Iran test-fires Russian missiles near Strait of Hormuz

Iran's elite Revolutionary Guards test-fired its new Russian defence missile system yesterday near the strategically important Strait of Hormuz, state radio reported.

  • AP
  • Published: 00:00 February 8, 2007
  • Gulf News

Tehran: Iran's elite Revolutionary Guards test-fired its new Russian defence missile system yesterday near the strategically important Strait of Hormuz, state radio reported.

The two-day manoeuvres are Iran's second since the United Nations Security Council approved economic sanctions against it on December 23, which ban selling to Iran materials and technology that it could use in its nuclear and missile programmes.

As tensions rise over Iran's nuclear standoff with the West, the United States and Iran have pursued an escalating series of military moves, with Washington sending a second aircraft carrier battle group to the region and Iran responding with more frequent manoeuvres.

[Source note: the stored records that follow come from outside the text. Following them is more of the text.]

### src/rtl/dcsw_edge_detect.sv
// rising edge detector with registered pulse output.
// assumes input synchronous to clock.
`timescale 1ns/1ps
`default_nettype none
module dcsw_edge_detect
(
  input  wire logic clock,   // system clock
  input  wire logic nrst,    // sync reset, active low
  input  wire logic enable,  // sample qualifier
  input  wire logic level,   // watched level
  output var  logic pulse    // one cycle on 0 to 1
);
  logic prev;
  logic next_prev;
  logic next_pulse;

  // hold the old level when not sampled, so no false edge appears
  always_comb
  begin
    next_prev  = enable ? level : prev;
    next_pulse = enable & level & ~prev;
  end

  always_ff @(posedge clock)
  begin
    if (!nrst)
    begin
      prev  <= 1'b0;
      pulse <= 1'b0;
    end
    else
    begin
      prev  <= next_prev;
      pulse <= next_pulse;
    end
  end
endmodule
`default_nettype wire

### src/rtl/dcsw_core.sv
// command word decode and state word assembly for a drive bus profile.
// assumes telegram framing elsewhere delivers a word with a one-cycle strobe.
`timescale 1ns/1ps
`default_nettype none
//
// Overview of operation
// - bits 1:0 pick one of four presets
// - bit 2 low gives DC brake stop
// - bit 3 low coasts output stage off
// - bit 4 low ramps down quick-stop
// - bit 5 low freezes output frequency
// - frozen drive stops only by coast/brake/digital stop
// - bit 6 low ramps down to stop
// - trip reset only on bit 7 rise
// - bit 8 selects jog speed reference
// - bit 10 low means ignore word
// - bits 11/12 drive configured relays
// - bits 14:13 select set-up if enabled
// - bit 15 reverses if source allows
// - status 0 ready, 1 ready-but-coasting
// - status 3,4,6,7 trip, error, lock, warning
// - status 5 always zero
// - status 8 speed equals reference
// - status 9 bus control possible
// - status 10 in limits, 11 running
// - status 12-15 temp, voltage, current, timer
// - link lost forces state word zero
module dcsw_core
  import dcsw_pkg::*;
(
  input  wire logic          clock,          // 40 MHz system clock
  input  wire logic          nrst,           // sync reset, active low
  input  wire logic [15:0]   cmdWord,        // received command word
  input  wire logic          cmdStrobe,      // new telegram present
  input  wire logic          relayAFollow,   // relay A follows bit 11
  input  wire logic          relayBFollow,   // relay B follows bit 12
  input  wire logic          multiSetup,     // multi set-up enabled
  input  wire dcsw_rev_src_t revSource,      // reversing source
  input  wire logic          revInput,       // digital reverse input
  input  wire logic          diStop,         // digital DC brake/coast stop
  input  wire dcsw_cond_t    cond,           // drive conditions
  input  wire logic          linkLost,       // fieldbus link or comm fault
  output logic [1:0]         presetSel,      // preset reference index
  output logic               dcBrake,        // DC brake and stop
  output logic               coast,          // output stage off
  output logic               quickStop,      // quick-stop ramp down
  output logic               holdFreq,       // freeze output frequency
  output logic               rampStop,       // ramp down to stop
  output logic               allowStart,     // all start conditions held
  output logic               jog,            // jog speed reference
  output logic               rampSet2,       // second ramp pair
  output logic               tripReset,      // one-cycle trip clear
  output logic               relayA,         // relay A drive
  output logic               relayB,         // relay B drive
  output logic [1:0]         setupSel,       // active set-up index
  output logic               reverse,        // reverse rotation
  output logic [15:0]        driveStateWord  // reported state word
);

  logic [15:0] cmd;         // drive_command_word, last accepted
  logic [15:0] next_cmd;
  logic        cmdFresh;    // accepted word this cycle, feeds edge detect
  logic        next_cmdFresh;
  logic        resetPulse;
  logic [1:0]  setupHeld;
  dcsw_cmd_t   dec;
  dcsw_cmd_t   next_dec;
  logic        next_allowStart;
  logic        next_relayA;
  logic        next_relayB;
  logic [1:0]  next_setup;
  logic        next_reverse;
  logic [15:0] next_state;

  // capture only valid telegrams; others leave the old word in force
  always_comb
  begin
    next_cmd      = cmd;
    next_cmdFresh = 1'b0;
    if (cmdStrobe && cmdWord[CMD_VALID])
    begin
      next_cmd      = cmdWord;
      next_cmdFresh = 1'b1;
    end
  end

  always_ff @(posedge clock)
  begin
    if (!nrst)
    begin
      cmd      <= CMD_RESET_VALUE;
      cmdFresh <= 1'b0;
    end
    else
    begin
      cmd      <= next_cmd;
      cmdFresh <= next_cmdFresh;
    end
  end

  // reset edge is judged across accepted words only, so an ignored word cannot fake a rise
  dcsw_edge_detect u_reset_edge
  (
    .clock  (clock),
    .nrst   (nrst),
    .enable (cmdFresh),
    .level  (cmd[CMD_RESET]),
    .pulse  (resetPulse)
  );

  // field decode; stop bits are active low in the word
  always_comb
  begin
    next_dec.presetSel = cmd[CMD_PRESET_LO +: 2];
    next_dec.dcBrake   = ~cmd[CMD_DC_BRAKE_N];
    next_dec.coast     = ~cmd[CMD_COAST_N];
    next_dec.quickStop = ~cmd[CMD_QSTOP_N];
    next_dec.holdFreq  = ~cmd[CMD_HOLD_N];
    next_dec.rampStop  = ~cmd[CMD_RUN];
    next_dec.jog       = cmd[CMD_JOG];
    next_dec.rampSet2  = cmd[CMD_RAMP2];
    next_dec.setupSel  = cmd[CMD_SETUP_LO +: 2];
    next_dec.reverse   = cmd[CMD_REVERSE];
    // while frozen, only coast, DC brake or a digital stop may halt the drive
    if (next_dec.holdFreq)
      next_allowStart = ~(next_dec.coast | next_dec.dcBrake | diStop);
    else
      next_allowStart = ~(next_dec.coast | next_dec.dcBrake | diStop
                          | next_dec.quickStop | next_dec.rampStop);
    next_relayA  = relayAFollow & cmd[CMD_RELAY_A];
    next_relayB  = relayBFollow & cmd[CMD_RELAY_B];
    next_setup   = multiSetup ? cmd[CMD_SETUP_LO +: 2] : setupHeld;
    unique case (revSource)
      REV_DIGITAL:   next_reverse = revInput;
      REV_SERIAL:    next_reverse = cmd[CMD_REVERSE];
      REV_LOGIC_OR:  next_reverse = revInput | cmd[CMD_REVERSE];
      REV_LOGIC_AND: next_reverse = revInput & cmd[CMD_REVERSE];
    endcase
  end

  always_ff @(posedge clock)
  begin
    if (!nrst)
    begin
      dec        <= '0;
      allowStart <= 1'b0;
      relayA     <= 1'b0;
      relayB     <= 1'b0;
      setupHeld  <= 2'h0;
      reverse    <= 1'b0;
    end
    else
    begin
      dec        <= next_dec;
      allowStart <= next_allowStart;
      relayA     <= next_relayA;
      relayB     <= next_relayB;
      setupHeld  <= next_setup;
      reverse    <= next_reverse;
    end
  end

  // output aliases straight from decode flops
  assign presetSel = dec.presetSel;
  assign dcBrake   = dec.dcBrake;
  assign coast     = dec.coast;
  assign quickStop = dec.quickStop;
  assign holdFreq  = dec.holdFreq;
  assign rampStop  = dec.rampStop;
  assign jog       = dec.jog;
  assign rampSet2  = dec.rampSet2;
  assign setupSel  = setupHeld;
  assign tripReset = resetPulse;

  // state word assembly; a lost link blanks every bit
  always_comb
  begin
    next_state                 = STATE_RESET_VALUE;
    next_state[ST_CTRL_READY]  = cond.ctrlReady & ~cond.tripped;
    next_state[ST_DRIVE_READY] = cond.ctrlReady & ~cond.tripped & cond.coastActive;
    next_state[ST_ENABLE]      = ~cond.coastActive;
    next_state[ST_TRIP]        = cond.tripped;
    next_state[ST_ERROR]       = cond.errorNoTrip;
    next_state[ST_RESERVED]    = 1'b0;
    next_state[ST_TRIPLOCK]    = cond.tripLocked;
    next_state[ST_WARNING]     = cond.warning;
    next_state[ST_AT_REF]      = cond.atReference;
    next_state[ST_BUS_CTRL]    = ~(cond.localStop | cond.localRefSite);
    next_state[ST_IN_LIMIT]    = cond.inSpeedLimits;
    next_state[ST_RUNNING]     = cond.startPresent | cond.outputNonZero;
    next_state[ST_OVERTEMP]    = cond.overTempStop;
    next_state[ST_VOLTAGE]     = cond.dcLinkFault;
    next_state[ST_TORQUE]      = cond.currentLimit;
    next_state[ST_TIMER]       = cond.thermalTimer;
    if (linkLost)
      next_state = STATE_RESET_VALUE;
  end

  always_ff @(posedge clock)
  begin
    if (!nrst)
      driveStateWord <= STATE_RESET_VALUE;
    else
      driveStateWord <= next_state;
  end

  // checks
  property p_invalid_ignored;
    @(posedge clock) disable iff (!nrst)
    (cmdStrobe && !cmdWord[CMD_VALID]) |=> cmd == $past(cmd);
  endproperty
  a_invalid_ignored: assert property (p_invalid_ignored) else $error("invalid word changed command");

  property p_valid_taken;
    @(posedge clock) disable iff (!nrst)
    (cmdStrobe && cmdWord[CMD_VALID]) |=> cmd == $past(cmdWord);
  endproperty
  a_valid_taken: assert property (p_valid_taken) else $error("valid word not taken");

  property p_reset_edge;
    @(posedge clock) disable iff (!nrst)
    tripReset |-> cmd[CMD_RESET] && !$past(cmd[CMD_RESET], 2);
  endproperty
  a_reset_edge: assert property (p_reset_edge) else $error("trip reset without rising edge");

  property p_coast;
    @(posedge clock) disable iff (!nrst)
    !cmd[CMD_COAST_N] |=> coast && !allowStart;
  endproperty
  a_coast: assert property (p_coast) else $error("coast not applied");

  property p_brake;
    @(posedge clock) disable iff (!nrst)
    !cmd[CMD_DC_BRAKE_N] |=> dcBrake && !allowStart;
  endproperty
  a_brake: assert property (p_brake) else $error("dc brake not applied");

  property p_preset;
    @(posedge clock) disable iff (!nrst)
    ##1 presetSel == $past(cmd[1:0]);
  endproperty
  a_preset: assert property (p_preset) else $error("preset index wrong");

  property p_relay;
    @(posedge clock) disable iff (!nrst)
    (!relayAFollow || !cmd[CMD_RELAY_A]) |=> !relayA;
  endproperty
  a_relay: assert property (p_relay) else $error("relay A energised wrongly");

  property p_link_lost;
    @(posedge clock) disable iff (!nrst)
    linkLost |=> driveStateWord == 16'h0000;
  endproperty
  a_link_lost: assert property (p_link_lost) else $error("state word not blanked");

  property p_reserved;
    @(posedge clock) disable iff (!nrst)
    !driveStateWord[ST_RESERVED];
  endproperty
  a_reserved: assert property (p_reserved) else $error("reserved bit set");

  property p_trip_ready;
    @(posedge clock) disable iff (!nrst)
    (cond.tripped && !linkLost) |=> driveStateWord[ST_TRIP] && !driveStateWord[ST_CTRL_READY];
  endproperty
  a_trip_ready: assert property (p_trip_ready) else $error("trip status wrong");

  property p_setup_hold;
    @(posedge clock) disable iff (!nrst)
    !multiSetup |=> $stable(setupSel);
  endproperty
  a_setup_hold: assert property (p_setup_hold) else $error("set-up changed while single");

  // stop requests, selects and state bits one cycle after their cause
  property p_quick_stop;
    @(posedge clock) disable iff (!nrst)
    !cmd[CMD_QSTOP_N] |=> quickStop;
  endproperty
  a_quick_stop: assert property (p_quick_stop) else $error("quick stop not applied");

  property p_hold_start;
    @(posedge clock) disable iff (!nrst)
    (!cmd[CMD_HOLD_N] && cmd[CMD_DC_BRAKE_N] && cmd[CMD_COAST_N] && !diStop) |=> allowStart;
  endproperty
  a_hold_start: assert property (p_hold_start) else $error("frozen drive stopped wrongly");

  property p_ramp_stop;
    @(posedge clock) disable iff (!nrst)
    (cmd[CMD_HOLD_N] && !cmd[CMD_RUN]) |=> rampStop && !allowStart;
  endproperty
  a_ramp_stop: assert property (p_ramp_stop) else $error("ramp stop not applied");

  property p_jog;
    @(posedge clock) disable iff (!nrst)
    ##1 jog == $past(cmd[CMD_JOG]);
  endproperty
  a_jog: assert property (p_jog) else $error("jog select wrong");

  property p_ramp_set;
    @(posedge clock) disable iff (!nrst)
    ##1 rampSet2 == $past(cmd[CMD_RAMP2]);
  endproperty
  a_ramp_set: assert property (p_ramp_set) else $error("ramp pair select wrong");

  property p_reverse_serial;
    @(posedge clock) disable iff (!nrst)
    (revSource == REV_SERIAL) |=> reverse == $past(cmd[CMD_REVERSE]);
  endproperty
  a_reverse_serial: assert property (p_reverse_serial) else $error("serial reverse wrong");

  property p_running;
    @(posedge clock) disable iff (!nrst)
    (!linkLost && (cond.startPresent || cond.outputNonZero)) |=> driveStateWord[ST_RUNNING];
  endproperty
  a_running: assert property (p_running) else $error("running bit not set");

  property p_bus_ctrl;
    @(posedge clock) disable iff (!nrst)
    cond.localStop |=> !driveStateWord[ST_BUS_CTRL];
  endproperty
  a_bus_ctrl: assert property (p_bus_ctrl) else $error("bus control shown in local stop");

endmodule
`default_nettype wire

The Revolutionary Guards began the games yesterday in the Gulf and Oman Sea, which flank the strait, through which some 20 per cent of the world's oil transits daily.

The goal of the manoeuvres dubbed Saegheh and Badr, is to improve the "defence, stamina and operation" of participating units, state radio reported. The first word of the games' name means lightning, while the second refers to a decisive battle in the early days of Islam.

The Revolutionary Guards is an elite military corps with more than 200,000 members and its own naval and air forces. It is independent of the regular armed forces and controlled directly by the supreme leader. It oversees vital interests such as oil and natural gas installations and the nation's missile arsenal.

Iran announced in January that it had received the Tor M-1 Russian air defence missile system, though it did not say when the weapons had arrived. Moscow had said previously it would supply 29 of the systems to Iran under a $700 million (Dh2,570 million) contract signed in December 2005.

Iran in January launched three-day military manoeuvres, including short-range missile tests on its mainland.